Material shown
↓↓↓

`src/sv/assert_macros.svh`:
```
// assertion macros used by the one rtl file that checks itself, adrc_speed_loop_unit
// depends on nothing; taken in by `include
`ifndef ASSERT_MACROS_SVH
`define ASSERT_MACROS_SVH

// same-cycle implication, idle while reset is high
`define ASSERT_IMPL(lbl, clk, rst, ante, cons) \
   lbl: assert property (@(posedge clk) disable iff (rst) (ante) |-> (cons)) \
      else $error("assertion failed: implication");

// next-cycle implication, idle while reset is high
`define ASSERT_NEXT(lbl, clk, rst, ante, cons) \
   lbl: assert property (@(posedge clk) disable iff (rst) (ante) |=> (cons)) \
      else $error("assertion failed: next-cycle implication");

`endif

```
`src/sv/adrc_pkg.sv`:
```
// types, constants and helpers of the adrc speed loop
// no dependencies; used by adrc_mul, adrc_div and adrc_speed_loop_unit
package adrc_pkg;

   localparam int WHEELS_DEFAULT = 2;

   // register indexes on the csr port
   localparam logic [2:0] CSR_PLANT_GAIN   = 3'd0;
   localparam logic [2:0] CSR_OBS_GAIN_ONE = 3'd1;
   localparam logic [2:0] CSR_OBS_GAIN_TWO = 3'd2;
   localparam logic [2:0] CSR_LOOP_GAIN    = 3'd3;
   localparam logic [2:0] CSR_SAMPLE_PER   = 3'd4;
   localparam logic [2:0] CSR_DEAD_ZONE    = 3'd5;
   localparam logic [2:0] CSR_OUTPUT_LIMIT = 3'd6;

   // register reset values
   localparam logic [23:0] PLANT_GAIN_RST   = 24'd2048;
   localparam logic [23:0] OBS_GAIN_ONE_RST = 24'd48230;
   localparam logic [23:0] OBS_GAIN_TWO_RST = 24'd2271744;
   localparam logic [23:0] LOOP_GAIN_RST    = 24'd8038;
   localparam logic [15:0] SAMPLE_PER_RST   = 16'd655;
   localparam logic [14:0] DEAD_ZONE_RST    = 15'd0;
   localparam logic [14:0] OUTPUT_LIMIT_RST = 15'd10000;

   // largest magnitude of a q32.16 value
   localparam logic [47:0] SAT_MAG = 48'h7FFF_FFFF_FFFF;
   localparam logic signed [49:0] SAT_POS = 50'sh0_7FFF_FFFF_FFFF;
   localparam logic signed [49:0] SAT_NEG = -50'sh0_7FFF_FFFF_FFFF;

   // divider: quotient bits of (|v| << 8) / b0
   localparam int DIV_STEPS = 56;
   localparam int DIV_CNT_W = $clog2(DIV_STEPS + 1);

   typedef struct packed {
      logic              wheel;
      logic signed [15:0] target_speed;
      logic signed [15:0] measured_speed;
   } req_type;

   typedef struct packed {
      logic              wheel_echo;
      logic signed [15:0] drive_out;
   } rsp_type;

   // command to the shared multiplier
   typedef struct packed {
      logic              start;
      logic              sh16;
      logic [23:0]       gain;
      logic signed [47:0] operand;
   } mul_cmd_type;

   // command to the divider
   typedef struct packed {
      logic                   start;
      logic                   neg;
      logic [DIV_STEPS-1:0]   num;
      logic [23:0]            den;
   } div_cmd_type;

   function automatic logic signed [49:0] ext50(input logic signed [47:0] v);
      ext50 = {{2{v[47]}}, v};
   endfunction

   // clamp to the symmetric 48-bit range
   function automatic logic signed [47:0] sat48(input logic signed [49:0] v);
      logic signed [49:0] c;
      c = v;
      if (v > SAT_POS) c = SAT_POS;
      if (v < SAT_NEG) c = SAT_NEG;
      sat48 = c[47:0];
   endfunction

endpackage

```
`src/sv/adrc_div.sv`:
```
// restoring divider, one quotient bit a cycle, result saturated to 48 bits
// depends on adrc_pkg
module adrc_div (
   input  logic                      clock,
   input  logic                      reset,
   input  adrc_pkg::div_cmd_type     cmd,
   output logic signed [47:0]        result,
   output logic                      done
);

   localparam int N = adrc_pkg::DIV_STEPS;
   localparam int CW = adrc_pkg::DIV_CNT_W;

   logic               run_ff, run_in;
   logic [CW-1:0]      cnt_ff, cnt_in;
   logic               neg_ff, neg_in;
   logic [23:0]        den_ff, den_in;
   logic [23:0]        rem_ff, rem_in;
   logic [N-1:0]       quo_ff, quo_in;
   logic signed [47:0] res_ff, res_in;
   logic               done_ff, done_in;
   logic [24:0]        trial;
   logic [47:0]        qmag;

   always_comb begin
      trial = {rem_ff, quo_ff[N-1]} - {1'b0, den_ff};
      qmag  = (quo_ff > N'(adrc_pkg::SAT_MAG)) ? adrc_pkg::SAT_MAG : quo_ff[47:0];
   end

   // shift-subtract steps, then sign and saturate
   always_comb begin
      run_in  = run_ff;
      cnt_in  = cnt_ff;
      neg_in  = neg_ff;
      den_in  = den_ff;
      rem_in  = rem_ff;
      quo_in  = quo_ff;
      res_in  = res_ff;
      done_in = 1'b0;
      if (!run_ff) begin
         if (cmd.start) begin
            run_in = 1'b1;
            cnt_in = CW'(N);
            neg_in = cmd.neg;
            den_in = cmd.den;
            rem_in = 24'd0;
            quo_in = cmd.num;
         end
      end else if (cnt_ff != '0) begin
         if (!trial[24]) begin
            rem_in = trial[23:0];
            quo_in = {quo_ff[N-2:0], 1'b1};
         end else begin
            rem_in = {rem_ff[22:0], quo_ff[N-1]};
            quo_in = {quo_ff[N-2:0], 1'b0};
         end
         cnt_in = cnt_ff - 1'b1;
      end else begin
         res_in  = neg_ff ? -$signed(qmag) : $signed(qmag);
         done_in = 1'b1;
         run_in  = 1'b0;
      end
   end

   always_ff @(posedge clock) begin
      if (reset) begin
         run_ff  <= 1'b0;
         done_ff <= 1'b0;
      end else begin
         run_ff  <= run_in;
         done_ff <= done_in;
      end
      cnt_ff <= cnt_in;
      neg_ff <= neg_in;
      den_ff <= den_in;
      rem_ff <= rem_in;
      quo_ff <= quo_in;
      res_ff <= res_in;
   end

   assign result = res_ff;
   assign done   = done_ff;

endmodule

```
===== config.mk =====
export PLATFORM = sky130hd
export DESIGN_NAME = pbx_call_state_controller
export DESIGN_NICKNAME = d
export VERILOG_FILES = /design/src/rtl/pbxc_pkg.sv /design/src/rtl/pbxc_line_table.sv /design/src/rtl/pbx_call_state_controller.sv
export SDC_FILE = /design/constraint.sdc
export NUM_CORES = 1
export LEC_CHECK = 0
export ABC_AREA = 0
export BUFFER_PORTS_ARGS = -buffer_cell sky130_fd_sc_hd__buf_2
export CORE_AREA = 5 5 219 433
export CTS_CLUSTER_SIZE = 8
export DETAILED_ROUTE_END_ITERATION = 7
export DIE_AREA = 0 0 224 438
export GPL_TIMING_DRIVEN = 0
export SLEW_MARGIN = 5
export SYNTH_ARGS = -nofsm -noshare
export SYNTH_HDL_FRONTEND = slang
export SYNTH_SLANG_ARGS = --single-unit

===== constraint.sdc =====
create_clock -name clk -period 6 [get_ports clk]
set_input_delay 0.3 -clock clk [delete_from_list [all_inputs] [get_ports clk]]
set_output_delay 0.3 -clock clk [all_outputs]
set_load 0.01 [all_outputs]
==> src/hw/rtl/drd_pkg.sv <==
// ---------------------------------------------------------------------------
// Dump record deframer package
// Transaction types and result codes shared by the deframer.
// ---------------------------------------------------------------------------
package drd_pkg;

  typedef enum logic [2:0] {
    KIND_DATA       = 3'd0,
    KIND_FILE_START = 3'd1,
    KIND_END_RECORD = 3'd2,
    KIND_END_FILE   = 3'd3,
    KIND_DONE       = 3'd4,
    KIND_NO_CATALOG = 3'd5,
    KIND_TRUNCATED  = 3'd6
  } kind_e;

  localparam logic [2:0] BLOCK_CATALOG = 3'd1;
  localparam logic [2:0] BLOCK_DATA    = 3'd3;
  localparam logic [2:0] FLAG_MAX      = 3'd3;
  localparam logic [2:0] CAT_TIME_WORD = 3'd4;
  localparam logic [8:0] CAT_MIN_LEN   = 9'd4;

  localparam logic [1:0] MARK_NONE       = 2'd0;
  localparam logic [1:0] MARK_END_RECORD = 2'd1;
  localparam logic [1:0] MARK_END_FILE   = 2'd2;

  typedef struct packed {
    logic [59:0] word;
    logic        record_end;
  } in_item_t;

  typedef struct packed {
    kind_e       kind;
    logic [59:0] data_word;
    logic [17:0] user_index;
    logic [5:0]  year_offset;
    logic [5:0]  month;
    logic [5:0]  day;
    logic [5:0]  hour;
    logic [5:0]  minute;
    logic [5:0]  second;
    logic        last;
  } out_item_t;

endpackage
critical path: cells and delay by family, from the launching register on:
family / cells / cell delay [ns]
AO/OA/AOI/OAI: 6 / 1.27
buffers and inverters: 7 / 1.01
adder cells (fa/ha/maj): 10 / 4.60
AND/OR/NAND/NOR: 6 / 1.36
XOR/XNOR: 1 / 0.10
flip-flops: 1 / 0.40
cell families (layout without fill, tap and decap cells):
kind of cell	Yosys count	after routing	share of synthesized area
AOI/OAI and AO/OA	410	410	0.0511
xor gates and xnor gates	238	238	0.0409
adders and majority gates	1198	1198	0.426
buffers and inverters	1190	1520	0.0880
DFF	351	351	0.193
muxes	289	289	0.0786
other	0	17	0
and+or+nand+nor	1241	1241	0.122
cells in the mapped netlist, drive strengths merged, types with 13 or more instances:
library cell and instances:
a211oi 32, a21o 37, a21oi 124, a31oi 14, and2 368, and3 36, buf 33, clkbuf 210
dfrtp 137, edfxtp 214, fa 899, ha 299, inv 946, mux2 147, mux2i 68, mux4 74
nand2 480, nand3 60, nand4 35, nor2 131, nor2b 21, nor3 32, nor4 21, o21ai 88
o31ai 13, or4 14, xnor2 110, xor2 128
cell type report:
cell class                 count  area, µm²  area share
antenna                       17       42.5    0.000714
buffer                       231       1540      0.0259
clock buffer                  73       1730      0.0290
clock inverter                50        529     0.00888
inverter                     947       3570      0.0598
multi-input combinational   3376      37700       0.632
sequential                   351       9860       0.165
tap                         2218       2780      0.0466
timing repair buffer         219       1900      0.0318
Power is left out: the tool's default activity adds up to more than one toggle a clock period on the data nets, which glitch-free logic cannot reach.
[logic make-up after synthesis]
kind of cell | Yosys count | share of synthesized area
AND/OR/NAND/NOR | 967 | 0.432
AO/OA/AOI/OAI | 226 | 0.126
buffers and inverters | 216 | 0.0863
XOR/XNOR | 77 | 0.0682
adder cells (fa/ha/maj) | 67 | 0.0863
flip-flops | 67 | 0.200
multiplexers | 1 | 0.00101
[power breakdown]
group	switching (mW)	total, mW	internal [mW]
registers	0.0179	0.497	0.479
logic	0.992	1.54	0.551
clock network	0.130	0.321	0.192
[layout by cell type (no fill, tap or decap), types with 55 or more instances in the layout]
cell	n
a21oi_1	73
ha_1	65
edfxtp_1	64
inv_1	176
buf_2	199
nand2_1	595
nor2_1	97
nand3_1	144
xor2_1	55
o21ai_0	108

↑↑↑

Your task
Write out each line exactly, beginning at the one with "AO/OA/AOI/OAI | 226 | 0.126" and ending at the final line of the records above, with nothing added.

Solution to this task
AO/OA/AOI/OAI | 226 | 0.126
buffers and inverters | 216 | 0.0863
XOR/XNOR | 77 | 0.0682
adder cells (fa/ha/maj) | 67 | 0.0863
flip-flops | 67 | 0.200
multiplexers | 1 | 0.00101
[power breakdown]
group	switching (mW)	total, mW	internal [mW]
registers	0.0179	0.497	0.479
logic	0.992	1.54	0.551
clock network	0.130	0.321	0.192
[layout by cell type (no fill, tap or decap), types with 55 or more instances in the layout]
cell	n
a21oi_1	73
ha_1	65
edfxtp_1	64
inv_1	176
buf_2	199
nand2_1	595
nor2_1	97
nand3_1	144
xor2_1	55
o21ai_0	108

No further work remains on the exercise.